Activity ▸
Please return every line of the records below that contains the word "total".

Raw data ▸
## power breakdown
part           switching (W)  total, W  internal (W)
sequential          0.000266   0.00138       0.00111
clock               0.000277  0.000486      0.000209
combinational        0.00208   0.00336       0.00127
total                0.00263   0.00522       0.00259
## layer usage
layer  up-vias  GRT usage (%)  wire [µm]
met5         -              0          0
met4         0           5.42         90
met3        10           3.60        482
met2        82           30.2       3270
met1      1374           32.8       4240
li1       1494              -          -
--- src/rtl/fetch_unit_pkg.sv ---
// Shared pipeline definitions: opcodes, fetch-state encoding, reset vector
// and the common 16-bit adder used for PC arithmetic.
package fetch_unit_pkg;

  localparam logic [15:0] DEF_RESET_PC   = 16'h0000;
  localparam logic [3:0]  DEF_HLT_OPCODE = 4'hF;
  localparam logic [15:0] NOOP_WORD      = 16'h0000;
  localparam logic [15:0] PC_STEP        = 16'h0002;

  typedef enum logic [1:0] {
    FETCH  = 2'd0,
    HOLD   = 2'd1,
    SQUASH = 2'd2,
    HALT   = 2'd3
  } fetch_state_e;

  function automatic logic [15:0] add16(input logic [15:0] a, input logic [15:0] b);
    return a + b;
  endfunction

endpackage

--- src/rtl/fetch_unit_pc_register.sv ---
// 16-bit program counter: load has priority over increment-by-2, else hold.
module pc_register
  import fetch_unit_pkg::*;
#(
  parameter logic [15:0] RESET_PC = DEF_RESET_PC
) (
  input  logic        clk,
  input  logic        rst,
  input  logic        load_i,
  input  logic        inc_i,
  input  logic [15:0] load_val_i,
  output logic [15:0] pc_o
);

  logic [15:0] pc_q;
  logic [15:0] pc_d;

  always_comb begin
    pc_d = pc_q;
    if (load_i) begin
      pc_d = load_val_i;
    end else if (inc_i) begin
      pc_d = add16(pc_q, PC_STEP);
    end
  end

  always_ff @(posedge clk) begin
    if (rst) begin
      pc_q <= RESET_PC;
    end else begin
      pc_q <= pc_d;
    end
  end

  assign pc_o = pc_q;

endmodule

--- src/rtl/fetch_unit.sv ---
// Instruction-fetch stage: owns the PC, runs the variable-latency I-memory
// request handshake and loads the IF/ID register.
//
// state  | meaning
// FETCH  | request at PC; deliver, bubble, redirect or capture on stall
// HOLD   | word returned during a stall sits in the hold buffer
// SQUASH | redirect arrived mid-miss; finish old request and discard it
// HALT   | HLT reached IF/ID; fetch frozen until redirect or reset
module fetch_unit
  import fetch_unit_pkg::*;
#(
  parameter logic [15:0] RESET_PC   = DEF_RESET_PC,
  parameter logic [3:0]  HLT_OPCODE = DEF_HLT_OPCODE
) (
  input  logic        clk,
  input  logic        rst,
  input  logic        IF_Stall,
  input  logic        IF_PCDisrupt,
  input  logic [15:0] IF_PCBranch,
  input  logic        IMem_Ready,
  input  logic [15:0] IMem_Data,
  output logic        IMem_Req,
  output logic [15:0] IMem_Addr,
  output logic [15:0] IFID_Instruction,
  output logic [15:0] IFID_PC,
  output logic        IFID_Valid,
  output logic        Halted
);

  fetch_state_e state_q, state_d;
  logic [15:0]  instr_q, instr_d;
  logic [15:0]  ifid_pc_q, ifid_pc_d;
  logic         valid_q, valid_d;
  logic [15:0]  hbuf_q, hbuf_d;
  logic [15:0]  sq_addr_q, sq_addr_d;

  logic         pc_load;
  logic         pc_inc;
  logic [15:0]  pc;
  logic         do_deliver;
  logic [15:0]  deliver_word;

  pc_register #(
    .RESET_PC (RESET_PC)
  ) u_pc (
    .clk        (clk),
    .rst        (rst),
    .load_i     (pc_load),
    .inc_i      (pc_inc),
    .load_val_i (IF_PCBranch),
    .pc_o       (pc)
  );

  always_comb begin
    state_d      = state_q;
    instr_d      = instr_q;
    ifid_pc_d    = ifid_pc_q;
    valid_d      = valid_q;
    hbuf_d       = hbuf_q;
    sq_addr_d    = sq_addr_q;
    pc_load      = 1'b0;
    pc_inc       = 1'b0;
    do_deliver   = 1'b0;
    deliver_word = NOOP_WORD;

    unique case (state_q)
      FETCH: begin
        if (IF_PCDisrupt) begin
          pc_load = 1'b1;
          valid_d = 1'b0;
          if (!IMem_Ready) begin
            state_d   = SQUASH;
            sq_addr_d = pc;
          end
        end else if (IF_Stall) begin
          if (IMem_Ready) begin
            hbuf_d  = IMem_Data;
            state_d = HOLD;
          end
        end else if (IMem_Ready) begin
          do_deliver   = 1'b1;
          deliver_word = IMem_Data;
        end else begin
          valid_d = 1'b0;
        end
      end

      HOLD: begin
        if (IF_PCDisrupt) begin
          pc_load = 1'b1;
          hbuf_d  = NOOP_WORD;
          valid_d = 1'b0;
          state_d = FETCH;
        end else if (!IF_Stall) begin
          do_deliver   = 1'b1;
          deliver_word = hbuf_q;
          state_d      = FETCH;
        end
      end

      SQUASH: begin
        if (IF_PCDisrupt) begin
          pc_load = 1'b1;
        end
        if (!IF_Stall) begin
          valid_d = 1'b0;
        end
        if (IMem_Ready) begin
          state_d = FETCH;
        end
      end

      HALT: begin
        if (IF_PCDisrupt) begin
          pc_load = 1'b1;
          valid_d = 1'b0;
          state_d = FETCH;
        end
      end

      default: state_d = FETCH;
    endcase

    // HLT leaves the PC on its own address so a redirect-free halt is inspectable.
    if (do_deliver) begin
      instr_d   = deliver_word;
      ifid_pc_d = pc;
      valid_d   = 1'b1;
      if (deliver_word[15:12] == HLT_OPCODE) begin
        state_d = HALT;
      end else begin
        pc_inc = 1'b1;
      end
    end
  end

  always_ff @(posedge clk) begin
    if (rst) begin
      state_q   <= FETCH;
      instr_q   <= NOOP_WORD;
      ifid_pc_q <= 16'h0000;
      valid_q   <= 1'b0;
      hbuf_q    <= NOOP_WORD;
      sq_addr_q <= 16'h0000;
    end else begin
      state_q   <= state_d;
      instr_q   <= instr_d;
      ifid_pc_q <= ifid_pc_d;
      valid_q   <= valid_d;
      hbuf_q    <= hbuf_d;
      sq_addr_q <= sq_addr_d;
    end
  end

  assign IMem_Req         = !rst && ((state_q == FETCH) || (state_q == SQUASH));
  assign IMem_Addr        = (state_q == SQUASH) ? sq_addr_q : pc;
  assign IFID_Instruction = instr_q;
  assign IFID_PC          = ifid_pc_q;
  assign IFID_Valid       = valid_q;
  assign Halted           = (state_q == HALT);

endmodule
==> src/rtl/tx_scheduler.sv <==
// Radio transmit scheduler: fixed-priority arbitration of four requesters, TDMA gating of
// DATA, carrier sense and start/completion. Define TX_SCHED_BACKOFF_EN for backoff/retry/fail.
module tx_scheduler #(
    parameter int unsigned WORD_WIDTH   = eer_pkg::WORD_WIDTH,
    parameter int unsigned SLOT_CYCLES  = 32,
    parameter int unsigned NUM_SLOTS    = 16,
    parameter int unsigned GUARD_CYCLES = 4,
    parameter int unsigned BACKOFF_BASE = 8,
    parameter int unsigned MAX_RETRY    = 3
) (
    input  logic                  clk,
    input  logic                  nrst,
    input  logic                  commPhase,
    input  logic [WORD_WIDTH-1:0] myTimeslot,
    input  logic [3:0]            req,
    input  logic [2:0]            ctrlType,
    input  logic                  channel_clear,
    input  logic                  tx_done,
    output logic [3:0]            grant,
    output logic                  tx_start,
    output logic [2:0]            tx_type,
    output logic [3:0]            done,
    output logic [3:0]            fail,
    output logic [WORD_WIDTH-1:0] curSlot,
    output logic                  slotTick
);

    import eer_pkg::*;

`ifdef TX_SCHED_BACKOFF_EN
    localparam bit BackoffEn = 1'b1;
`else
    localparam bit BackoffEn = 1'b0;
`endif

    localparam int unsigned RetryW = $clog2(MAX_RETRY + 2);
    localparam int unsigned BoW    = $clog2(MAX_RETRY * BACKOFF_BASE + 2);

    schedState_e       state_q, state_d;
    logic [3:0]        grant_q, grant_d;
    logic [2:0]        txType_q, txType_d;
    logic [RetryW-1:0] retry_q, retry_d;
    logic [BoW-1:0]    boCnt_q, boCnt_d;
    logic              txStart_q, txStart_d;
    logic [3:0]        done_q, done_d;
    logic [3:0]        fail_q, fail_d;

    logic       guardOpen;
    logic       dataElig;
    logic [3:0] elig;
    logic [3:0] winner;
    logic       ownerAbort;

    slot_timer #(
        .WORD_WIDTH  (WORD_WIDTH),
        .SLOT_CYCLES (SLOT_CYCLES),
        .NUM_SLOTS   (NUM_SLOTS),
        .GUARD_CYCLES(GUARD_CYCLES)
    ) uSlotTimer (
        .clk      (clk),
        .nrst     (nrst),
        .commPhase(commPhase),
        .curSlot  (curSlot),
        .slotTick (slotTick),
        .guardOpen(guardOpen)
    );

    assign dataElig = commPhase && (curSlot == myTimeslot) && guardOpen;
    assign elig     = req & {2'b11, dataElig, 1'b1};
    assign winner   = pickLowest(elig);
    // Owner withdrew, or a DATA owner fell out of its slot window.
    assign ownerAbort = (|(grant_q & ~req)) || (grant_q[ReqData] && !dataElig);

    always_ff @(posedge clk) begin
        if (!nrst) begin
            state_q   <= StIdle;
            grant_q   <= '0;
            txType_q  <= PktHb;
            retry_q   <= '0;
            boCnt_q   <= '0;
            txStart_q <= 1'b0;
            done_q    <= '0;
            fail_q    <= '0;
        end else begin
            state_q   <= state_d;
            grant_q   <= grant_d;
            txType_q  <= txType_d;
            retry_q   <= retry_d;
            boCnt_q   <= boCnt_d;
            txStart_q <= txStart_d;
            done_q    <= done_d;
            fail_q    <= fail_d;
        end
    end

    always_comb begin
        state_d   = state_q;
        grant_d   = grant_q;
        txType_d  = txType_q;
        retry_d   = retry_q;
        boCnt_d   = boCnt_q;
        txStart_d = 1'b0;
        done_d    = '0;
        fail_d    = '0;

        case (state_q)
            StIdle: begin
                if (|elig) begin
                    state_d = StSense;
                    grant_d = winner;
                    retry_d = '0;
                    if (winner[ReqSos])       txType_d = PktSos;
                    else if (winner[ReqData]) txType_d = PktData;
                    else if (winner[ReqMr])   txType_d = PktMr;
                    else if (winner[ReqCtrl]) txType_d = ctrlType;
                end
            end
            StSense: begin
                if (ownerAbort) begin
                    state_d = StIdle;
                    grant_d = '0;
                end else if (channel_clear) begin
                    state_d   = StSend;
                    txStart_d = 1'b1;
                end else if (BackoffEn) begin
                    if (retry_q == RetryW'(MAX_RETRY)) begin
                        state_d = StIdle;
                        fail_d  = grant_q;
                        grant_d = '0;
                    end else begin
                        state_d = StBackoff;
                        boCnt_d = BoW'((32'(retry_q) + 32'd1) * BACKOFF_BASE);
                        retry_d = retry_q + RetryW'(1);
                    end
                end
            end
            StBackoff: begin
                if (ownerAbort) begin
                    state_d = StIdle;
                    grant_d = '0;
                    boCnt_d = '0;
                end else if (boCnt_q <= BoW'(1)) begin
                    state_d = StSense;
                    boCnt_d = '0;
                end else begin
                    boCnt_d = boCnt_q - BoW'(1);
                end
            end
            StSend: begin
                if (tx_done) state_d = StDone;
            end
            StDone: begin
                state_d = StIdle;
                done_d  = grant_q;
                grant_d = '0;
            end
            default: state_d = StIdle;
        endcase
    end

    assign grant    = grant_q;
    assign tx_start = txStart_q;
    assign tx_type  = txType_q;
    assign done     = done_q;
    assign fail     = fail_q;

endmodule
<file path="config.mk">
export PLATFORM = sky130hd
export DESIGN_NAME = mem_line_arbiter
export DESIGN_NICKNAME = d
export VERILOG_FILES = /design/src/rtl/mem_line_arbiter.sv
export SDC_FILE = /design/constraint.sdc
export NUM_CORES = 1
export LEC_CHECK = 0
export ABC_AREA = 1
export CAP_MARGIN = 40
export CELL_PAD_IN_SITES_DETAIL_PLACEMENT = 0
export CELL_PAD_IN_SITES_GLOBAL_PLACEMENT = 1
export CORE_MARGIN = 5
export CORE_UTILIZATION = 37
export CTS_BUF_LIST = sky130_fd_sc_hd__clkbuf_4
export CTS_CLUSTER_SIZE = 40
export DETAILED_ROUTE_END_ITERATION = 6
export GPL_TIMING_DRIVEN = 0
export PLACE_DENSITY = 0.88
export SETUP_SLACK_MARGIN = 0.4
export SYNTH_ARGS = -nofsm -noshare
export SYNTH_HDL_FRONTEND = slang
export SYNTH_SLANG_ARGS = --single-unit
</file>
<file path="constraint.sdc">
create_clock -name clk -period 4.62 [get_ports clk]
set_clock_uncertainty 0.15 [all_clocks]
set_input_delay 1.155 -clock clk [delete_from_list [all_inputs] [get_ports clk]]
set_output_delay 1.155 -clock clk [all_outputs]
set_load 0.01 [all_outputs]
</file>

Answer section ▸
part           switching (W)  total, W  internal (W)
total                0.00263   0.00522       0.00259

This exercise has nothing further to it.